どうやら聞く耳を持たないらしいと悟った時には言われるがまま、懺悔室の戸を潜って、勧められた通りにソファに腰掛けてしまっていた。ふだんこうして、囚人や時々看守達が面談をしているのをみたことがあったが、まさか自分がそうなるとは思わなかったと思いながらも、プッチは紅茶を淹れる支度をしていたので、断るに断れない。ヴェストは半ば諦めるようなつもりで、仕方なしに開かれたままであった聖書を眺めることにして。ティーポットとカップを二つ持ってきたプッチが、おもむろに果物かごに手を伸ばした。

「そうだ、君にこれを、お裾分けしよう」

ヴェストの掌に転がされたのは、紅く熟れた林檎だった。なんの冗談かと思って、ヴェストは反応に困って神父の顔を見上げる。彼の表情は相変わらず慈悲深い微笑みを纏っていたから、なにも冗談など含まれてはいないらしかった。

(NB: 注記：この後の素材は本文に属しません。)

<file path="src/rtl/dltr_pkg.sv">
// Shared types and constants for the dense layer training engine.
`default_nettype none
package dltr_pkg;
    localparam int MAX_RES     = 16;
    localparam int OFIFO_DEPTH = 32;
    localparam int TQ_DEPTH    = 4;

    localparam logic [2:0] CMD_FWD  = 3'd0;
    localparam logic [2:0] CMD_BWD  = 3'd1;
    localparam logic [2:0] CMD_UPD  = 3'd2;
    localparam logic [2:0] CMD_ZERO = 3'd3;
    localparam logic [2:0] CMD_LOAD = 3'd4;

    localparam logic [4:0]  BIAS_ROW = 5'd16;
    localparam logic [15:0] LR_RESET = 16'd655;
    localparam logic        KIND_FWD = 1'b0;
    localparam logic        KIND_BWD = 1'b1;

    typedef struct packed {
        logic [2:0]         command;
        logic [4:0]         row_index;
        logic [3:0]         col_index;
        logic signed [15:0] data_value;
        logic               last_element;
    } t_in_word;

    typedef struct packed {
        logic               result_kind;
        logic [3:0]         result_index;
        logic signed [15:0] result_value;
        logic               result_last;
        logic               saturated;
    } t_out_word;

    typedef enum logic [2:0] {K_FWD, K_BWD, K_UPD, K_ZERO, K_LDW, K_LDB} t_kind;

    // classified command as handed from the front to the back
    typedef struct packed {
        t_kind              kind;
        logic               hit;
        logic [4:0]         row;
        logic [3:0]         col;
        logic signed [15:0] value;
        logic               last;
    } t_task;
endpackage
`default_nettype wire

</file>
<file path="src/rtl/dltr_front.sv">
// Front end: accepts input words, classifies them and queues them for the back end.
`default_nettype none
module dltr_front import dltr_pkg::*; #(
    parameter int IN_DIM  = 16,
    parameter int OUT_DIM = 16
) (
    input  wire logic     i_clk,
    input  wire logic     i_rst_n,
    input  wire logic     i_push,
    input  wire t_in_word i_word,
    input  wire logic     i_hold,
    output logic          o_full,
    output t_task         o_task,
    output logic          o_task_vld,
    input  wire logic     i_task_take
);
    localparam int QAW = $clog2(TQ_DEPTH);

    t_task            c_task;
    logic             c_keep;
    t_task            r_q [TQ_DEPTH];
    logic [QAW-1:0]   r_wp;
    logic [QAW-1:0]   r_rp;
    logic [QAW:0]     r_cnt;
    logic             wr_en;
    logic             rd_en;

    always_comb begin
        c_task.kind  = K_FWD;
        c_task.hit   = 1'b0;
        c_task.row   = i_word.row_index;
        c_task.col   = i_word.col_index;
        c_task.value = i_word.data_value;
        c_task.last  = i_word.last_element;
        c_keep       = 1'b0;
        case (i_word.command)
            CMD_FWD: begin
                c_task.kind = K_FWD;
                c_task.hit  = 32'(i_word.row_index) < IN_DIM;
                c_keep      = 1'b1;
            end
            CMD_BWD: begin
                c_task.kind = K_BWD;
                c_task.hit  = 32'(i_word.col_index) < OUT_DIM;
                c_keep      = 1'b1;
            end
            CMD_UPD: begin
                c_task.kind = K_UPD;
                c_keep      = 1'b1;
            end
            CMD_ZERO: begin
                c_task.kind = K_ZERO;
                c_keep      = 1'b1;
            end
            CMD_LOAD: begin
                // loads to addresses outside the arrays are dropped here
                if (32'(i_word.col_index) < OUT_DIM) begin
                    if (i_word.row_index == BIAS_ROW) begin
                        c_task.kind = K_LDB;
                        c_task.hit  = 1'b1;
                        c_keep      = 1'b1;
                    end else if (32'(i_word.row_index) < IN_DIM) begin
                        c_task.kind = K_LDW;
                        c_task.hit  = 1'b1;
                        c_keep      = 1'b1;
                    end
                end
            end
            default: c_keep = 1'b0;
        endcase
    end

    assign o_full     = (r_cnt == (QAW+1)'(TQ_DEPTH)) || i_hold;
    assign o_task_vld = r_cnt != '0;
    assign o_task     = r_q[r_rp];
    assign wr_en      = i_push && !o_full && c_keep;
    assign rd_en      = i_task_take && o_task_vld;

    always_ff @(posedge i_clk) begin
        if (wr_en) begin
            r_q[r_wp] <= c_task;
        end
        if (!i_rst_n) begin
            r_wp  <= '0;
            r_rp  <= '0;
            r_cnt <= '0;
        end else begin
            if (wr_en) begin
                r_wp <= r_wp + 1'b1;
            end
            if (rd_en) begin
                r_rp <= r_rp + 1'b1;
            end
            case ({wr_en, rd_en})
                2'b10:   r_cnt <= r_cnt + 1'b1;
                2'b01:   r_cnt <= r_cnt - 1'b1;
                default: r_cnt <= r_cnt;
            endcase
        end
    end
endmodule
`default_nettype wire

</file>
<file path="config.mk">
export PLATFORM = sky130hd
export DESIGN_NAME = dltr_front
export DESIGN_NICKNAME = d
export VERILOG_FILES = /design/src/rtl/dltr_pkg.sv /design/src/rtl/dltr_front.sv
export SDC_FILE = /design/constraint.sdc
export NUM_CORES = 1
export LEC_CHECK = 0
export BUFFER_PORTS_ARGS = -buffer_cell sky130_fd_sc_hd__buf_2
export CORE_MARGIN = 10
export CORE_UTILIZATION = 57
export CTS_CLUSTER_DIAMETER = 50
export DETAILED_ROUTE_END_ITERATION = 6
export GPL_ROUTABILITY_DRIVEN = 1
export PLACE_DENSITY = 0.84
export SLEW_MARGIN = 20
export SYNTH_ARGS = -nofsm -noshare
export SYNTH_HDL_FRONTEND = slang
export SYNTH_SLANG_ARGS = --single-unit
</file>
<file path="constraint.sdc">
create_clock -name i_clk -period 2.9 [get_ports i_clk]
set_input_delay 0.87 -clock i_clk [delete_from_list [all_inputs] [get_ports i_clk]]
set_output_delay 0.87 -clock i_clk [all_outputs]
set_load 0.01 [all_outputs]
</file>
== Yosys cells after proc, flatten, opt, wreduce, memory -nomap -nowiden ==
Memory sizes are Yosys's and may differ from the RTL's. A register that Yosys moved wholly into a read port is not among the register bits.
Cells that the tools add are included.
Storage, ports and cells
  flip-flop bits (word level): 7
  RAM bits: 120
  input bits: 34
  word-level logic and storage cells: 38
  memories: 1
Memory list
  r_q: words 4, bits a word 30, read ports 1, clocked after memory_dff 1, write ports 1, RTL line dltr_front.sv:21  | t_task r_q [TQ_DEPTH];
Cells by class
  add/sub/neg operators: 4
  magnitude comparators: 1
  eq/ne operators: 8
  muxes and demuxes: 12
  reductions and logical operators: 9
Operators with widths (number)
  3-bit one-hot mux with 4 select lines: 1
  4-bit 2-to-1 mux: 2
  3-bit by 2-bit == test with 1-bit output (second input constant): 2
  3-bit == test (second input constant): 2
  3-bit one-hot mux with 2 select lines: 1
  5-bit == test (second input constant): 1
  5-bit less-than comparator (second input constant): 1
  2-bit by 1-bit adder with 2-bit output (second input constant): 2
  1-bit 2-to-1 mux: 4
  2-bit 2-to-1 mux: 2
  4-bit OR reduction: 1
  3-bit by 1-bit adder with 3-bit output (second input constant): 1
  3-bit by 1-bit == test with 1-bit output (second input constant): 1
  1-bit logical AND: 3
  3-bit zero test: 1
  1-bit one-hot mux with 3 select lines: 1
  3-bit nonzero test: 1
  3-bit by 1-bit subtractor with 3-bit output (second input constant): 1
  2-bit by 1-bit == test with 1-bit output (second input constant): 1
  2-bit == test (second input constant): 1
  1-bit one-hot mux with 2 select lines: 1
  2-bit nonzero test: 1
  1-bit zero test: 1
  1-bit logical OR: 1

== Longest topological paths before layout ==
  depth after elaboration: 7
  mapped depth: 10
  depth with buffers taken out: 10

== Worst setup path after synthesis ==
No wires, ideal clock.
  path type: input-to-reg
  start: in i_word[22] (netlist name)
  end: mem r_q[0][0] (netlist name) (enable)
  library setup time: 0.390 ns
  data arrival time: 2.270 ns
  required time: 2.510 ns
  path slack: 0.240 ns
  stages: 4
  cells stage by stage: nor4_2 o211ai_1 nor2_4 and2_1
Between the ends
  cells in the longest elaborated chain, start to end: 7
RTL lines
  start: declaration: RTL line dltr_front.sv:10  | input wire t_in_word i_word,
  5-bit less-than comparator: RTL line dltr_front.sv:62  | end else if (32'(i_word.row_index) < IN_DIM) begin
  1-bit 2-to-1 mux: RTL line dltr_front.sv:62
  1-bit 2-to-1 mux *: RTL line dltr_front.sv:58  | if (i_word.row_index == BIAS_ROW) begin
  1-bit one-hot mux with 2 select lines *: RTL line dltr_front.sv:36  | case (i_word.command)
  1-bit logical AND *: RTL line dltr_front.sv:76  | assign wr_en = i_push && !o_full && c_keep;
  1-bit 2-to-1 mux *: RTL line dltr_front.sv:80  | if (wr_en) begin
  1-bit 2-to-1 mux (not written as such) *: RTL line dltr_front.sv:81  | r_q[r_wp] <= c_task;
  end: declaration: RTL line dltr_front.sv:21
Mark *: on every way between the ends. The rest lies on a longest branch, timed or not.

==> results.txt <==
Final Max Tran Viols - 0
Post-CTS Resized - 0
Worst R2R Start - r_cnt[0]$_SDFFE_PN0P_
I/O Buffers - 65
RSZ-0062 raised after global routing - false
Post-CTS setup buffers - 0
Post-route cell area - 0.00598 mm²
Root buf cell - clkbuf_8
DR WL met3 - 541 µm
Worst slew pin tran - 0.382 ns
MaxCap Viol Count - 0
Achievable Freq - 0.365 GHz
Post-DP HPWL - 5840 µm
CTS buffer count - 17
CP peak stage delay - 0.58 ns
Seq/Total Area, Yosys - 77.5%
CP max-delay cell - mux4_2
Mapped Cells - 221
Clock Power Share - 41.4%
Wirelength, routed - 9210 µm
Row count - 33
Starting density of the core - 59.2%
Hold buffer count at cts - 0
Final min period - 2.74 ns
Internal power - 3.68 mW
FILL cells - 497
Vias/cell - 5.64
Worst-Skew Late Latency - 0.51 ns
Clock H-tree levels - 4
GPL Wtd Cong - 0.694
Post-route ant nets - 0
Global-route wire length before repair - 14500 µm
Worst Path Max Fanout - 14
Comb power frac - 15.1%
WL met2 - 4580 µm
Placed Area - 0.00541 mm²
Drt drc - 0
Status - finished clean
Die outline width - 113 µm
Reg2reg end - r_cnt[2]$_SDFFE_PN0P_
Vias in the first global route - 2636
CP Data Required Time - 2.03 ns
Routed len/inst - 21.5 µm
Top Metal Used - met4
M1 WL - 3990 µm
Clock skew - 0.00745 ns
Switching power - 1.17 mW
Crit share post-route - 94.5%
Count of cell types in the netlist - 28
Iter 0 DRT Violations - 115
Yosys reg bits - 129
Syn nets - 261
GRT overflow - 0
Critical path endpoint category - primary output
I/O pins - 66
Layout cells sized above 1 - 44.9%
Critical path cell sequence - buf_4, mux4_2, buf_2
Total GRT Usage - 15.2%
Worst r2r path cells - 10
Lkg Pwr - 2.06 nW
Rel. slew slack - 74.3%
Seq pwr share - 43.5%
Crit start category - register
Yosys warns - 0
Largest net degree at the start of global routing - 18
Synthesized area - 0.00488 mm²
Core area - 0.00826 mm²
Post-route setup TNS - 0 ns
CTS sink cnt - 129
Worst R2R Setup Slack - 0.79 ns
Final hold vios - 0
Worst setup path category - register to primary output
Final setup fails - 0
Sw frac - 24.1%
Synthesized area per cell - 22.1 µm²
Die Area - 0.0127 mm²
Maximum clock path buffer count - 2
DRT Pass-1 Iters - 5
Initial antenna violation count - 0
Final #Nets - 351
Crit path DAT - 1.87 ns
Worst hold path class - register to register
Total number of vias - 2416
CTS tree - yes
CP endpoint - o_task[24]
Area growth syn-to-layout - 22.5%
Ant diodes - 0
VDD IR max - 413 µV
Die H - 113 µm
Power density cells - 810 mW/mm²
Worst-path clk slew - 0.06 ns
## cell type report
class / instances / area (µm²) / area share, %
Multi-Input combinational cell: 79 / 1050 / 17.5
Tap cell: 105 / 131 / 2.20
Clock inverter: 14 / 160 / 2.68
Clock buffer: 17 / 414 / 6.92
Inverter: 6 / 22.5 / 0.376
Sequential cell: 129 / 3780 / 63.2
Timing Repair Buffer: 78 / 423 / 7.07
## metrics by stage
stage	util, %	hold slack [ns]	cells	power (mW)	setup WS (ns)
6_report	72.5	0.519	428	4.85	0.161
5_1_grt	72.5	0.549	428	5.05	0.0665
4_1_cts	72.5	0.520	428	4.91	0.110
3_5_place_dp	65.5	0.516	397	2.89	0.0108
3_3_place_gp	65.5	0.484	397	2.87	0.175
2_1_floorplan	-	0.468	221	2.63	0.240
## layer usage
metal / vias up / GRT usage (%)
li1: 1086 / -
met1: 1247 / 18.7
met2: 76 / 24.0
met3: 7 / 5.86
met4: 0 / 5.58
met5: - / 0
## power by group through the flow
stage / clock network, mW / registers [mW] / logic, mW
after floorplan: 0 / 2.14 / 0.491
after detailed placement: 0 / 2.15 / 0.745
after global routing: 2.14 / 2.12 / 0.796
after CTS: 2.04 / 2.11 / 0.751
final: 2.01 / 2.11 / 0.730
after global placement: 0 / 2.14 / 0.728
## placed cells by master (no fill, tap or decap), types with 5 or more instances in the layout
cell,count
edfxtp_1,120
buf_2,65
mux4_2,30
clkbuf_16,16
buf_4,13
nand2_1,9
and2_1,9
dfxtp_1,8
inv_1,6
ha_1,5
clkinv_4,5
## cell families (layout without fill, tap and decap cells)
logic type	Yosys count	in the layout	share of synthesized area [%]
flip-flops	129	129	77.5
multiplexers	32	32	14.2
AND/OR/NAND/NOR	26	26	3.15
buffers and inverters	13	115	1.08
AO/OA/AOI/OAI	11	11	1.67
adder cells (fa/ha/maj)	6	6	1.69
XOR/XNOR	4	4	0.717
## sequential cells by signal (all words and copies together), names as in the netlist, named ones only
register	cells
r_rp	2
r_wp	2
r_cnt	3
r_q	120
## cells in the mapped netlist
| cell | count | area [µm²] |
|---|---|---|
| a21o_1 | 1 | 7.51 |
| clkbuf_1 | 4 | 15.0 |
| nand2b_1 | 1 | 6.26 |
| dfxtp_1 | 9 | 180 |
| a21oi_1 | 2 | 10.0 |
| or3_1 | 2 | 12.5 |
| nand2_1 | 9 | 33.8 |
| o41ai_2 | 1 | 16.3 |
| nor2_4 | 1 | 11.3 |
| o31a_1 | 1 | 8.76 |
| fa_1 | 1 | 20.0 |
| buf_2 | 3 | 15.0 |
| mux2i_1 | 2 | 20.0 |
| nor4_2 | 1 | 12.5 |
| mux4_2 | 30 | 676 |
| or4_4 | 1 | 11.3 |
| nor2_1 | 1 | 3.75 |
| xnor2_1 | 2 | 17.5 |
| inv_1 | 6 | 22.5 |
| a31o_2 | 1 | 8.76 |
| and2_1 | 9 | 56.3 |
| xor2_1 | 2 | 17.5 |
| o211ai_1 | 1 | 7.51 |
| o21ai_0 | 3 | 15.0 |
| a21boi_0 | 1 | 7.51 |
| ha_1 | 5 | 62.6 |
| edfxtp_1 | 120 | 3600 |
| nor2b_1 | 1 | 6.26 |
## critical path, delay by kind of cell, from the launching register on
family   cells  cell delay [ns]
buf+inv      2             0.45
flops        1             0.32
mux          1             0.58
## worst min path at each step
stage          cells after the start                 start                    to
2_1_floorplan                      2  r_wp[1]$_SDFFE_PN0P_  r_wp[1]$_SDFFE_PN0P_
5_1_grt                            2  r_wp[0]$_SDFFE_PN0P_  r_wp[0]$_SDFFE_PN0P_
3_5_place_dp                       2  r_wp[0]$_SDFFE_PN0P_  r_wp[0]$_SDFFE_PN0P_
4_1_cts                            2  r_wp[0]$_SDFFE_PN0P_  r_wp[0]$_SDFFE_PN0P_
6_report                           2  r_wp[0]$_SDFFE_PN0P_  r_wp[0]$_SDFFE_PN0P_
3_3_place_gp                       2  r_wp[1]$_SDFFE_PN0P_  r_wp[1]$_SDFFE_PN0P_
No activity file was read; power rests on OpenSTA's default activity.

「果物はいい。口にするだけで、沈んだ心を、晴れやかにしてくれる。それとも……君は引力を信じるかい?」
「……少なくとも、ニュートンは信じていたと思いますよ」

その回答に、プッチはおおいに頷いて、そして紅茶に口をつけた。





ふと意識が落ちていたことに気付いた時には、腰掛けていた椅子が、がたり、と大げさな音を起ていていた。それにジョンガリは思わず吹き出して、ヴェストは大きく顔をしかめる。

「最悪だ……」
「まあそう言うな、コーヒーでも淹れてやろうか」
「思ってもないこと、言わないでくれよ」

全く、コーヒーを淹れるつもりはおろか、手を動かすつもりも、立ち上がるつもりもないだろう。ヴェストは喉まで迫り上がってきた不平を押し込めて、それから「起こしてくれてもよかったじゃあないか」と、それだけが小さく口からこぼれ落ちる。深いため息と一緒に、まるで水中に浮かんだあぶくのようだ。つまり、どこにも浮かばれない。冷めたフレンチ・フライと一緒。口にしても後味が悪い、塩辛いだけで、どうにも重ったるい。フロリダ・オレンジジュースでもあれば違うだろうけれど。そこまで考えて、ようやく気分が晴れて来たような気がした。ジョンガリは相変わらず笑っているので、ヴェストは窓枠に頬杖を付いた。

「……どれくらい寝てた?」
「せいぜい、十五分くらいか。疲れが溜まっているようだな」

それに関しては思い当たる節があったのだろう、とたんに渋い顔をして、呻くように相槌を打ってから口を開いた。「この前、警戒レベル4まで上がったの…ガンポイントの所に、女囚がいたとかだんだとか、なんとかで、少しね」コーヒーメーカの豆を取り替えながら、げんなりしたような口調で言った。自分の分のマグカップを手に取って、冷めきった中身は排水溝に流して、ジョンガリを振り返る。彼が自分のマグを持ち上げたので、ヴェストは二回首を縦に振った。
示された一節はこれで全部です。